Diz o estudo Panorama Social da América Latina, de acordo com a matéria publicada no jornal El País Brasil: “O fim do auge das exportações de matérias-primas e a consequente desaceleração econômica mudaram a tendência a partir de 2015. Mas o processo foi agravado pela diminuição do espaço fiscal e pelas políticas de ajuste que afetaram a cobertura e a continuidade das políticas de combate à pobreza e de inclusão social e trabalhista”.

Em suma, os avanços no combate à pobreza do início da década aconteceram por conta de um ambiente econômico favorável, mas também num contexto no qual “a erradicação da pobreza, a redução da desigualdade, a inclusão e a extensão da proteção social ganharam um espaço inédito na agenda pública”.

Isso foi para o espaço.

O cenário é “muito preocupante e acende fortes sinais de alerta”, de acordo com a Cepal. Um eufemismo burocrático. Nós ultrapassamos os sinais de alerta há mais ou menos umas cinco ou seis curvas. Hoje, é mais acertado dizer que a América Latina e o Brasil são um ônibus ribanceira abaixo a 120 km/h, à noite, na chuva, e com a barra de direção quebrada.

O ministro da Economia, Paulo Guedes, durante o debate a reforma da Previdência. Crédito da foto: Fabio Rodrigues Pozzebom/Agência Brasil.
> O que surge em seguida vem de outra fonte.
### src/rtl/spi_cmd_ctrl.sv
// Command sequencer behind the byte-level SPI slave: parses cmd/addr/len/data frames
// into single-byte bus reads and writes and keeps the slave's transmit byte loaded.
module spi_cmd_ctrl
    import spi_ctrl_pkg::*;
#(
    parameter int ADDR_W  = 16,
    parameter int TIMEOUT = 255
) (
    input  logic           clk,
    input  logic           rst_n,
    input  logic           spi_ssel,
    input  logic           spi_data_ready,
    input  logic [7:0]     spi_data_recv,
    output logic [7:0]     spi_data_send,
    spi_cmd_ctrl_if.master bus,
    output logic           busy,
    output logic           err
);
    logic ssel_s1, ssel_s2, ssel_s3;
    logic desel;

    state_t            state_q, state_d;
    logic [ADDR_W-1:0] addr_q, addr_d;
    logic [8:0]        rem_q, rem_d;
    logic [7:0]        hi_q, hi_d;
    logic              we_q, we_d;
    logic [7:0]        rd_q, rd_d;
    logic              err_q, err_d;

    logic              start, pending;
    logic              port_req, port_we, done, timed_out;
    logic [ADDR_W-1:0] port_addr;
    logic [7:0]        port_wdata;
    logic [15:0]       full_addr;
    logic [7:0]        status;

    // Synchroniser resets high so an idle-deselected bus never looks like an edge.
    always_ff @(posedge clk or negedge rst_n) begin
        if (!rst_n) begin
            ssel_s1 <= 1'b1;
            ssel_s2 <= 1'b1;
            ssel_s3 <= 1'b1;
        end else begin
            ssel_s1 <= spi_ssel;
            ssel_s2 <= ssel_s1;
            ssel_s3 <= ssel_s2;
        end
    end

    assign desel     = ssel_s2 & ~ssel_s3;
    assign full_addr = {hi_q, spi_data_recv};
    assign status    = {err_q, STATUS_BASE};
    assign pending   = port_req & ~done & ~timed_out;

    spi_bus_port #(.ADDR_W(ADDR_W), .TIMEOUT(TIMEOUT)) u_port (
        .clk         (clk),
        .rst_n       (rst_n),
        .start       (start),
        .start_we    (we_q),
        .start_addr  (addr_d),
        .start_wdata (spi_data_recv),
        .ack         (bus.ack),
        .req         (port_req),
        .we          (port_we),
        .addr        (port_addr),
        .wdata       (port_wdata),
        .done        (done),
        .timed_out   (timed_out)
    );

    assign bus.req   = port_req;
    assign bus.we    = port_we;
    assign bus.addr  = port_addr;
    assign bus.wdata = port_wdata;

    always_ff @(posedge clk or negedge rst_n) begin
        if (!rst_n) begin
            state_q <= ST_IDLE;
            addr_q  <= '0;
            rem_q   <= '0;
            hi_q    <= '0;
            we_q    <= 1'b0;
            rd_q    <= '0;
            err_q   <= 1'b0;
        end else begin
            state_q <= state_d;
            addr_q  <= addr_d;
            rem_q   <= rem_d;
            hi_q    <= hi_d;
            we_q    <= we_d;
            rd_q    <= rd_d;
            err_q   <= err_d;
        end
    end

    // Ack/timeout bookkeeping happens first; the byte (if any) then sees the updated state.
    always_comb begin
        state_d = state_q;
        addr_d  = addr_q;
        rem_d   = rem_q;
        hi_d    = hi_q;
        we_d    = we_q;
        rd_d    = rd_q;
        err_d   = err_q;
        start   = 1'b0;

        if (timed_out) err_d = 1'b1;

        if (done && (state_q == ST_WR_DATA || state_q == ST_RD_DATA)) begin
            addr_d = addr_q + ADDR_W'(1);
            rem_d  = rem_q - 9'd1;
            if (state_q == ST_RD_DATA) rd_d = bus.rdata;
        end

        if (desel) begin
            state_d = pending ? ST_ABORT : ST_IDLE;
        end else begin
            case (state_q)
                ST_IDLE: if (spi_data_ready) begin
                    state_d = ST_IGNORE;
                    if (spi_data_recv == CMD_WRITE || spi_data_recv == CMD_READ) begin
                        we_d    = (spi_data_recv == CMD_WRITE);
                        state_d = ST_ADDR_HI;
                    end else if (spi_data_recv == CMD_CLR_ERR) begin
                        err_d = 1'b0;
                    end
                end
                ST_ADDR_HI: if (spi_data_ready) begin
                    hi_d    = spi_data_recv;
                    state_d = ST_ADDR_LO;
                end
                ST_ADDR_LO: if (spi_data_ready) begin
                    addr_d  = full_addr[ADDR_W-1:0];
                    state_d = ST_LEN;
                end
                ST_LEN: if (spi_data_ready) begin
                    rem_d = (spi_data_recv == 8'd0) ? 9'd256 : {1'b0, spi_data_recv};
                    if (we_q) begin
                        state_d = ST_WR_DATA;
                    end else begin
                        state_d = ST_RD_DATA;
                        rd_d    = status;
                        start   = 1'b1;
                    end
                end
                ST_WR_DATA: begin
                    if (timed_out || (done && rem_d == 9'd0)) begin
                        state_d = ST_IGNORE;
                    end else if (spi_data_ready) begin
                        if (pending) err_d = 1'b1;
                        else         start = 1'b1;
                    end
                end
                ST_RD_DATA: begin
                    if (timed_out) begin
                        state_d = ST_IGNORE;
                    end else if (spi_data_ready) begin
                        if (pending)             err_d   = 1'b1;
                        else if (rem_d == 9'd0)  state_d = ST_IGNORE;
                        else                     start   = 1'b1;
                    end
                end
                ST_ABORT: if (done || timed_out) state_d = ST_IDLE;
                default: ;
            endcase
        end
    end

    assign spi_data_send = (state_q == ST_RD_DATA) ? rd_q : status;
    assign busy          = (state_q != ST_IDLE);
    assign err           = err_q;

endmodule
**src/rtl/proc_sequencer.sv**
```systemverilog
// proc_sequencer: multi-cycle fetch/decode/execute sequencer for the Lab 9 datapath.
// Owns PC and IR, fetches over a req/valid handshake, and drives bus-mux and register enables.
`default_nettype none

module proc_sequencer #(
    parameter int             AW         = 8,
    parameter logic [AW-1:0]  START_ADDR = '0
) (
    input  logic          CLK,
    input  logic          RESETN,
    input  logic          RUN,
    output logic          MEM_RD,
    output logic [AW-1:0] MEM_ADDR,
    input  logic          MEM_VALID,
    input  logic [8:0]    MEM_DATA,
    input  logic          G_ZERO,
    output logic [9:0]    MUXLINE,
    output logic [9:0]    REGSELECTORS,
    output logic          ADDSUB,
    output logic          DONE,
    output logic          BUSY,
    output logic [AW-1:0] PC,
    output logic [8:0]    IR
);

    localparam logic [AW-1:0] PC_INC  = {{(AW-1){1'b0}}, 1'b1};
    localparam logic [2:0]    OP_MV   = 3'b001;
    localparam logic [2:0]    OP_MVI  = 3'b010;
    localparam logic [2:0]    OP_ADD  = 3'b011;
    localparam logic [2:0]    OP_SUB  = 3'b100;
    localparam logic [2:0]    OP_MVNZ = 3'b101;

    typedef enum logic [2:0] {
        IDLE   = 3'd0,
        FETCH  = 3'd1,
        DECODE = 3'd2,
        EXEC   = 3'd3,
        IMM    = 3'd4,
        ALU_A  = 3'd5,
        ALU_G  = 3'd6,
        WB     = 3'd7
    } state_t;

    state_t          state;
    logic [AW-1:0]   pc;
    logic [8:0]      ir;
    logic [2:0]      opcode;
    logic [9:0]      x_onehot;
    logic [9:0]      y_onehot;
    state_t          next_instr;

    assign opcode     = ir[8:6];
    assign x_onehot   = 10'b1 << ir[5:3];
    assign y_onehot   = 10'b1 << ir[2:0];
    // RUN is only consulted at IDLE and at the DONE cycle of an instruction.
    assign next_instr = RUN ? FETCH : IDLE;

    always_ff @(posedge CLK) begin
        if (!RESETN) begin
            state <= IDLE;
            pc    <= START_ADDR;
            ir    <= '0;
        end else begin
            case (state)
                IDLE:   if (RUN) state <= FETCH;
                FETCH: begin
                    if (MEM_VALID) begin
                        ir    <= MEM_DATA;
                        pc    <= pc + PC_INC;
                        state <= DECODE;
                    end
                end
                DECODE: begin
                    case (opcode)
                        OP_MVI:         state <= IMM;
                        OP_ADD, OP_SUB: state <= ALU_A;
                        default:        state <= EXEC;
                    endcase
                end
                EXEC:   state <= next_instr;
                IMM: begin
                    if (MEM_VALID) begin
                        pc    <= pc + PC_INC;
                        state <= next_instr;
                    end
                end
                ALU_A:  state <= ALU_G;
                ALU_G:  state <= WB;
                WB:     state <= next_instr;
                default: state <= IDLE;
            endcase
        end
    end

    always_comb begin
        MEM_RD       = 1'b0;
        MUXLINE      = '0;
        REGSELECTORS = '0;
        ADDSUB       = 1'b0;
        DONE         = 1'b0;
        case (state)
            FETCH: MEM_RD = 1'b1;
            EXEC: begin
                DONE = 1'b1;
                if (opcode == OP_MV || (opcode == OP_MVNZ && !G_ZERO)) begin
                    MUXLINE      = y_onehot;
                    REGSELECTORS = x_onehot;
                end
            end
            IMM: begin
                MEM_RD = 1'b1;
                if (MEM_VALID) begin
                    MUXLINE      = 10'h200;
                    REGSELECTORS = x_onehot;
                    DONE         = 1'b1;
                end
            end
            ALU_A: begin
                MUXLINE      = x_onehot;
                REGSELECTORS = 10'h100;
            end
            ALU_G: begin
                MUXLINE      = y_onehot;
                REGSELECTORS = 10'h200;
                ADDSUB       = (opcode == OP_ADD);
            end
            WB: begin
                MUXLINE      = 10'h100;
                REGSELECTORS = x_onehot;
                DONE         = 1'b1;
            end
            default: ;
        endcase
    end

    assign BUSY     = (state != IDLE);
    assign MEM_ADDR = pc;
    assign PC       = pc;
    assign IR       = ir;

endmodule

`default_nettype wire

```
**config.mk**
```make
export PLATFORM = sky130hd
export DESIGN_NAME = proc_sequencer
export DESIGN_NICKNAME = d
export VERILOG_FILES = /design/src/rtl/proc_sequencer.sv
export SDC_FILE = /design/constraint.sdc
export NUM_CORES = 1
export LEC_CHECK = 0
export CELL_PAD_IN_SITES_DETAIL_PLACEMENT = 2
export CELL_PAD_IN_SITES_GLOBAL_PLACEMENT = 2
export CORE_MARGIN = 2
export CORE_UTILIZATION = 25
export DETAILED_ROUTE_END_ITERATION = 16
export PLACE_DENSITY_LB_ADDON = 0.25
export SYNTH_ARGS = -nofsm -noshare
export SYNTH_HDL_FRONTEND = slang
export SYNTH_SLANG_ARGS = --single-unit
```
**constraint.sdc**
```tcl
create_clock -name CLK -period 2.2 [get_ports CLK]
set_input_delay 0.44 -clock CLK [delete_from_list [all_inputs] [get_ports CLK]]
set_output_delay 0.44 -clock CLK [all_outputs]
set_load 0.05 [all_outputs]
```
# After elaboration in Yosys (flattened, before gate mapping)
# Cells that the tools add are included.
# word_totals
regBits,20
output_inout_bits,49
# classes
eq_ne,15
muxes,16
addsub,1
shifts,2
n_reduce_logical,11
# ops
op,count
one-hot mux 10 bit (5 select lines),2
2-to-1 mux 10 bit,4
one-hot mux 3 bit (7 select lines),1
"<< shifter 1 x 3 -> 10 bit, first input constant",2
"equality test 3 bit, second input constant",6
"equality test 3 x 2 -> 1 bit, second input constant",4
2-to-1 mux 3 bit,3
"adder 8 x 1 -> 8 bit, second input constant",1
"equality test 3 x 1 -> 1 bit, second input constant",2
"inequality test 2 bit, second input constant",3
one-hot mux 3 bit (2 select lines),1
OR reduction 2 bit,3
2-to-1 mux 1 bit,4
AND reduction 2 bit,2
logical NOT 3 bit,1
AND reduction 3 bit,1
nonzero test 3 bit,1
one-hot mux 1 bit (2 select lines),1
logical AND 1 bit,1
logical NOT 1 bit,1
logical OR 1 bit,1

# Logic depth before layout (Yosys ltp)
# Gate-level depths: netlist of the first run.
# depth
word_depth,5
mapped_depth,6
mapped_depth_nobuf,5

# Least setup slack after synthesis of the first run
# No wires, ideal clock.
# synth_path
kind,register to output
from,"reg ir[6], in the netlist IR[6]"
to,out REGSELECTORS[0]
path_stages_with_launch,5
arrival_ps,2731
slack_ps,-971
path_buffers,0
path_cell_list,dfxtp_1 > nand2b_1 > o21ai_1 > a31oi_4 > nor4_1
# synth_between
elab_chain_cells,5
word_cells_on_any_way,6
classes_between,eq/ne (2); mux (2); reduce/logical (2)
# synth_lines
item,line,source
start: declaration,46,logic [8:0] ir;
start signal: assignment,62,ir <= '0;
start signal: assignment,68,ir <= MEM_DATA;
equality test 3 bit,105,if (opcode == OP_MV || (opcode == OP_MVNZ && !G_ZERO)) begin
logical AND 1 bit,105,
logical OR 1 bit (*),105,
2-to-1 mux 10 bit (*),105,
one-hot mux 10 bit (5 select lines) (*),101,case (state)
end: declaration,18,"output logic [9:0] REGSELECTORS,"
# Mark *: on every way between the ends. The rest lies on a longest branch, timed or not.

# Worst setup path after layout of the first run
# layout_path
from,"reg ir[7], in the netlist IR[7]"
to,out MUXLINE[0]
# layout_between
elab_chain_cells,5
word_cells_on_any_way,6
classes_between,eq/ne (2); mux (2); reduce/logical (2)
# layout_lines
item,line,source
equality test 3 bit,105,
logical AND 1 bit,105,
logical OR 1 bit (*),105,
2-to-1 mux 10 bit (*),105,
one-hot mux 10 bit (5 select lines) (*),101,
end: declaration,17,"output logic [9:0] MUXLINE,"
# Marked as above.

==> results_dict.tcl, run 1 <==
set metrics [dict create \
    outcome "finished, violations left" \
    violations "negative setup slack" \
    port_buffers 62 \
    antenna_cells 0 \
    clk_latency_ns 0.27 \
    fmax_ghz 0.445 \
    synth_edf_count 0 \
    fin_ws_ns -0.0450 \
    rows 27 \
    synth_fp_nets 175 \
    yosysSeqAreaShare_pct 28.6 \
    hold_viol 0 \
    drive_gt1_share_pct 41.7 \
    synth_ff_type "dfxtp_1" \
    drc 0 \
    netlist_area_um2 1400 \
    powerDensity_nw_per_um2 389 \
    cp_cell_sequence "nand2b_4 -> o31ai_4 -> nand3b_4 -> o31ai_4 -> buf_12" \
    worst-path-stages 5 \
    drv_slew 0 \
    vias_per_cell 4.94 \
    fillers 571 \
    synthAdderAreaFrac_pct 0.894 \
    endpoint_kind "output port" \
    area_growth_pct 93.4 \
    synth_top_family_by_area "simple AND/OR/NAND/NOR gates" \
    io_pins 63 \
    ir_worst_vdd_mv 0.253 \
    path_class "flip-flop to output port" \
    grt_max_degree 22 \
    cts_max_level 1 \
    track_usage_pct 19.3 \
    grt_pass1_vias 1740 \
    worst_ep_arrival_time_ns 1.80 \
    combPwrFrac_pct 29.6 \
    power.switching_uw 352 \
    muxShareOfSynthArea_pct 0.715 \
    path_max_fanout 4 \
    setup_tns_ns -0.0450 \
    post_dp_cell_area_um2 2540 \
    gp_congestion 0.814 \
    synth_compound_area_share_pct 19.3 \
    finClkSkew_ns 0.00560 \
    ys.warnings.count 0 \
    crit_required_ns 1.76 \
    die_h_um 78.8 \
    clkPwrFrac_pct 31.9 \
    path_buf_inv 1 \
    wl_per_cell_um 18.7 \
    setup_violations 1 \
    synth-xor-area-share_pct 5.72 \
    synth.distinct_cells 48 \
    max_slew_margin_pct 56.4 \
    period_share_pct 102 \
    dp_cells 292 \
    fin_crit_ns 2.24 \
    initial_core_util_pct 25.6 \
    drt_wl_total_um 5610 \
    dp_hpwl_um 4290 \
    rr_worst_depth 5 \
    yosys.area_share.simple_pct 36.2 \
    cp-start-kind "flip-flop" \
    cts_buffers 3 \
    ys_ff_latch 20 \
    clockBufferDepth 2 \
    switching_share_pct 33.4 \
    final_antenna_net_count 0 \
    hold_depth 2 \
    fin_area_um2 2710 \
    antenna_found_initial 0 \
    cp_common_cell "o31ai_4" \
    grt_overflow_total 0 \
    syn_inst 160 \
    worst_pin_slew_ns 0.652 \
    dieArea_um2 6210 \
    nNetsFinal 244 \
    die_w_um 78.8 \
    crit_slowest_cell "o31ai_4" \
    avgSynthCellArea_um2 8.75 \
    slowest_delay_ns 0.36 \
    p_seq_share_pct 38.5 \
    fp.coreArea_um2 5470 \
    cts-root-buf "clkbuf_8" \
    instances_no_fill 300 \
    synthArstFlopShare_pct 0 \
    routed-via-count 1481 \
    cts_tree "built" \
    hold_class "flip-flop to flip-flop" \
    grt_pass1_wl_um 9340 \
    p_int_uw 703 \
    p_total_uw 1050 \
    firstDrtPassIters 4 \
    clk_pin_slew_ns 0.09 \
    fin_util_pct 49.5 \
    first_iter_violations 27 \
    p_leak_uw 0.00112 \
    cts_sinks 20 \
    rsz0062_at_grt "true" \
    cp_top_family "compound AO/OA/AOI/OAI gates" \
    cap_violations 0 \
]
==> power groups by stage <==
| stage | Clock, uW | Combinational, uW | Sequential [uW] |
|---|---|---|---|
| 2_1_floorplan | 0 | 156 | 444 |
| 3_3_place_gp | 0 | 293 | 412 |
| 3_5_place_dp | 0 | 301 | 415 |
| 4_1_cts | 343 | 313 | 406 |
| 5_1_grt | 358 | 331 | 410 |
| 6_report | 336 | 312 | 406 |
==> cell families after synthesis <==
group	count (synthesis)
AND/OR/NAND/NOR	80
AO/OA/AOI/OAI	33
flip-flops	20
buffers and inverters	18
XOR/XNOR	7
multiplexers	1
adder cells (fa/ha/maj)	1
==> metrics by stage <==
step | hold slack, ns | setup WS [ns]
final | 0.506 | -0.0450
after global routing | 0.538 | -0.0910
after CTS | 0.511 | -0.0468
after detailed placement | 0.498 | -0.247
after global placement | 0.470 | -0.206
after floorplan | 0.556 | -0.0852
==> cell usage after synthesis (4+ instances only) <==
| cell type | instances | area (um^2) |
|---|---|---|
| nand2b_1 | 7 | 43.8 |
| and3_1 | 4 | 25.0 |
| dfxtp_1 | 20 | 400 |
| nor3_2 | 4 | 40.0 |
| xor2_1 | 6 | 52.6 |
| and2_1 | 7 | 43.8 |
| a21boi_1 | 9 | 67.6 |
| o22ai_1 | 6 | 37.5 |
| nand2_1 | 25 | 93.8 |
| buf_4 | 9 | 67.6 |
| nor2_1 | 6 | 22.5 |
| nand3_1 | 5 | 25.0 |
==> final cells by class <==
cell class / count / area, um^2 / area share [%]
well taps: 72 / 90.1 / 3.33
flip-flops and latches: 20 / 418 / 15.4
clock buffers: 4 / 66.3 / 2.45
multi-input cells: 122 / 1110 / 40.9
repair buffers: 80 / 1010 / 37.4
inverters: 2 / 15.0 / 0.555
==> final timing paths <==
check                            startpoint     endpoint  slack, ns
worst max-delay path                  IR[7]   MUXLINE[0]      -0.04
worst min-delay path            MEM_ADDR[7]  MEM_ADDR[7]       0.51
worst max register to register     state[1]        IR[3]       0.73
worst min register to register  MEM_ADDR[7]  MEM_ADDR[7]       0.51
==> metal layers <==
metal | vias up | wire length (um) | GRT usage (%)
met5 | - | 0 | 0
met4 | 0 | 25 | 3.62
met3 | 2 | 175 | 2.50
met2 | 40 | 3250 | 39.7
met1 | 745 | 2160 | 20.7
li1 | 694 | - | -
==> worst reg2reg max path, stage by stage (launching register included) <==
cell	delay [ns]
dfxtp_1	0.37
buf_4	0.19
nor2b_4	0.17
and3_1	0.39
nand2_1	0.12
a21boi_1	0.16
==> timing repair <==
| item | CTS | global route |
|---|---|---|
| buffers inserted | 4 | 0 |
| pin swaps | 4 | 2 |
| gates resized for setup | 15 | 1 |
| setup endpoints to repair | 16 | 10 |
| endpoints found under the hold margin | 0 | 0 |
| hold buffers | 0 | 0 |
==> registers in the layout, indices dropped and copies added (netlist names) <==
register	count
state	3
IR	9
MEM_ADDR	8
==> layout by cell type (no fill, tap or decap), types with 3 or more instances in the layout <==
cell type / count
buf_12: 26
nor2_1: 6
nand2b_4: 4
and2_1: 6
nand2b_1: 5
o21ai_0: 3
nor3b_4: 3
buf_4: 19
nor3_2: 3
o22ai_2: 5
clkbuf_8: 3
dfxtp_1: 14
nand3_1: 5
a21boi_1: 9
a21boi_0: 3
xor2_1: 6
and3_1: 4
nand2_1: 24
clkdlybuf4s50_1: 33
nor3_4: 4
dfxtp_4: 4
(Power assumes the default switching activity.)
==> inputs of run 2 (changes only) <==
--- a/config.mk
+++ b/config.mk
@@ -8,7 +8,7 @@
 export CELL_PAD_IN_SITES_DETAIL_PLACEMENT = 2
 export CELL_PAD_IN_SITES_GLOBAL_PLACEMENT = 2
 export CORE_MARGIN = 2
-export CORE_UTILIZATION = 25
+export CORE_UTILIZATION = 21
 export DETAILED_ROUTE_END_ITERATION = 16
 export PLACE_DENSITY_LB_ADDON = 0.25
 export SYNTH_ARGS = -nofsm -noshare
==> constraint.sdc (replaced) <==
create_clock -name CLK -period 1.89 [get_ports CLK]
set_input_delay 0.378 -clock CLK [delete_from_list [all_inputs] [get_ports CLK]]
set_output_delay 0.378 -clock CLK [all_outputs]
set_load 0.05 [all_outputs]
==> results_dict.tcl, run 2 (synthesized netlist as in run 1, its figures left out) <==
set metrics [dict create \
    grt_pass1_wl_um 8590 \
    finClkSkew_ns 0.00643 \
    ir_worst_vdd_mv 0.196 \
    rr_worst_depth 8 \
    io_pins 63 \
    fmax_ghz 0.468 \
    cts_buffers 3 \
    clk_pin_slew_ns 0.07 \
    dieArea_um2 7340 \
    hold_viol 0 \
    port_buffers 62 \
    vias_per_cell 4.65 \
    die_h_um 85.7 \
    period_share_pct 113 \
    firstDrtPassIters 3 \
    dp_hpwl_um 4390 \
    cap_violations 0 \
    hold_class "flip-flop to flip-flop" \
    worst-path-stages 5 \
    cp_cell_sequence "and2_4 -> o31ai_4 -> nand3_4 -> o32ai_4 -> buf_12" \
    drive_gt1_share_pct 55.4 \
    hold_depth 2 \
    clk_latency_ns 0.25 \
    wl_per_cell_um 17.1 \
    die_w_um 85.7 \
    routed-via-count 1483 \
    max_slew_margin_pct 70.0 \
    crit_slowest_cell "o31ai_4" \
    endpoint_kind "output port" \
    p_leak_uw 0.00119 \
    largest_reg_flops 9 \
    antenna_cells 0 \
    cts_max_level 1 \
    path_buf_inv 1 \
    drv_slew 0 \
    cts_tree "built" \
    final_common_cell "buf_4" \
    violations "negative setup slack" \
    fin_util_pct 43.0 \
    worst_pin_slew_ns 0.449 \
    path_max_fanout 4 \
    initial_core_util_pct 21.9 \
    path_class "flip-flop to output port" \
    rows 29 \
    cp_top_family "compound AO/OA/AOI/OAI gates" \
    clockBufferDepth 2 \
    area_growth_pct 96.2 \
    cp-start-kind "flip-flop" \
    setup_violations 16 \
    cts_sinks 20 \
    slowest_delay_ns 0.37 \
    fp.coreArea_um2 6390 \
    worst_ep_arrival_time_ns 1.76 \
    grt_max_degree 12 \
    grt_overflow_total 0 \
    crit_required_ns 1.51 \
    gp_congestion 0.768 \
    drc 0 \
    timing.hold.ws_ns 0.510 \
    final_antenna_net_count 0 \
    first_iter_violations 25 \
    setup_tns_ns -2.97 \
    fin_ws_ns -0.246 \
    outcome "finished, violations left" \
    fin_crit_ns 2.14 \
    final_cell_mix "51 x buf_4, 24 x nand2_1, 21 x buf_12" \
    grt_pass1_vias 1634 \
    track_usage_pct 14.8 \
    antenna_found_initial 0 \
    powerDensity_nw_per_um2 415 \
    nNetsFinal 258 \
    drt_wl_total_um 5440 \
    cts-root-buf "clkbuf_8" \
    pre_cts_ws_ns -0.506 \
    rsz0062_at_grt "true" \
]
run 2: cell count changes in the layout (fill, tap and decap cells not counted), sizes merged:
cell,delta
inv,-1
clkdlybuf4s15,-1
buf,+36
clkinv,+1
clkdlybuf4s50,-22
dlygate4sd2,+1
run 2: per-stage QoR:
step,cells,cell area [um^2],power (uW)
2_1_floorplan,160,1660,704
3_3_place_gp,306,2560,844
3_5_place_dp,306,2560,856
4_1_cts,314,2690,1160
5_1_grt,319,2750,1210
6_report,319,2750,1140
run 2: power breakdown:
group,switching [uW],internal [uW],total (uW)
clock network,131,150,281
registers,38.7,436,475
logic,215,169,384
total,384,755,1140
run 2: path summary, 6_finish.rpt:
check                                  from          end  slack, ns
worst max-delay path                  IR[8]   MUXLINE[1]      -0.25
worst min-delay path            MEM_ADDR[7]  MEM_ADDR[7]       0.51
worst max register to register     state[2]        IR[3]       0.34
worst min register to register  MEM_ADDR[7]  MEM_ADDR[7]       0.51
run 2: layout make-up:
class,instances,area [um^2]
repair buffers,94,1030
multi-input cells,122,1130
inverters,2,20.0
clock buffers,4,45.0
well taps,77,96.3
fillers,682,3640
flip-flops and latches,20,423
run 2: what timing repair did:
| item | in CTS | in global routing |
|---|---|---|
| resized for setup | 15 | 5 |
| buffers inserted | 4 | 7 |
| setup endpoints to repair | 18 | 17 |
| gates cloned | 0 | 0 |
| pin swaps | 12 | 5 |
| hold buffers | 0 | 0 |
run 2: routing by layer:
metal  vias to the layer above  share of wire, %  track usage [%]  wire, um
met2                        30                59             30.5      3200
li1                        718                 -                -         -
met3                         2               2.5             1.15       135
met4                         0              0.44             3.03        24
met1                       733                38             16.2      2080
met5                         -                 0                0         0
run 2: worst reg2reg max path: cells and delay by family, from the launching register on:
kind	cells	cell delay, ns
buffers and inverters	5	0.55
AND/OR/NAND/NOR	2	0.41
AO/OA/AOI/OAI	1	0.15
flip-flops	1	0.36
No Brasil, o ministro da Economia, Paulo Guedes, é um tiranozinho de meia-pataca que ameaça o país com um novo AI-5 como quem solicita um café, um jagunço de colarinho branco para quem a sanguinária ditadura de Pinochet (1973-1990), no Chile, foi “irrelevante do ponto de vista intelectual”. É também um jogador, alguém de fez muita grana especulando nas roletas do grande cassino do mercado financeiro.

Um sociopata funcional. Seu negócio é tocar fogo no circo e apagar a marteladas.

Em 11 meses, Paulo Guedes se mostrou tão insensível ao modo como vive a maioria dos brasileiros, apertou tanto o torniquete social e se dispôs tanto a arrancar o sangue dos miseráveis que obrigou um camarada como Rodrigo Maia (DEM) a encabeçar com Tabata Amaral (PDT) uma “agenda social” no Congresso, à revelia do Executivo. Um projeto que, entre outros pontos, não só amplia o Bolsa Família como pretende inscrevê-lo no texto constitucional.

Minha memória não é exatamente um prodígio, mas até anteontem, quando essa grande quitanda que convencionamos chamar de país ainda respondia a alguma lógica, o DEM não era o partido que brigava para extinguir programas sociais?

Entre o 1% mais rico da população, porém, Paulo Guedes segue sendo um sucesso estrondoso. Estão ganhando dinheiro, e vão ganhar mais, pouco importa que para isso tenham que esfolar vivos uns milhões de infelizes.

Al Pacino como Michael Corleone, em O Poderoso Chefão 3

Mantém, como sempre mantiveram, uma grande arma apontada para as nossas cabeças. Com Jair Bolsonaro e Paulo Guedes, decidiram que é hora de puxar o gatilho.

Pelo menos os Corleone tinham lá o seu charme.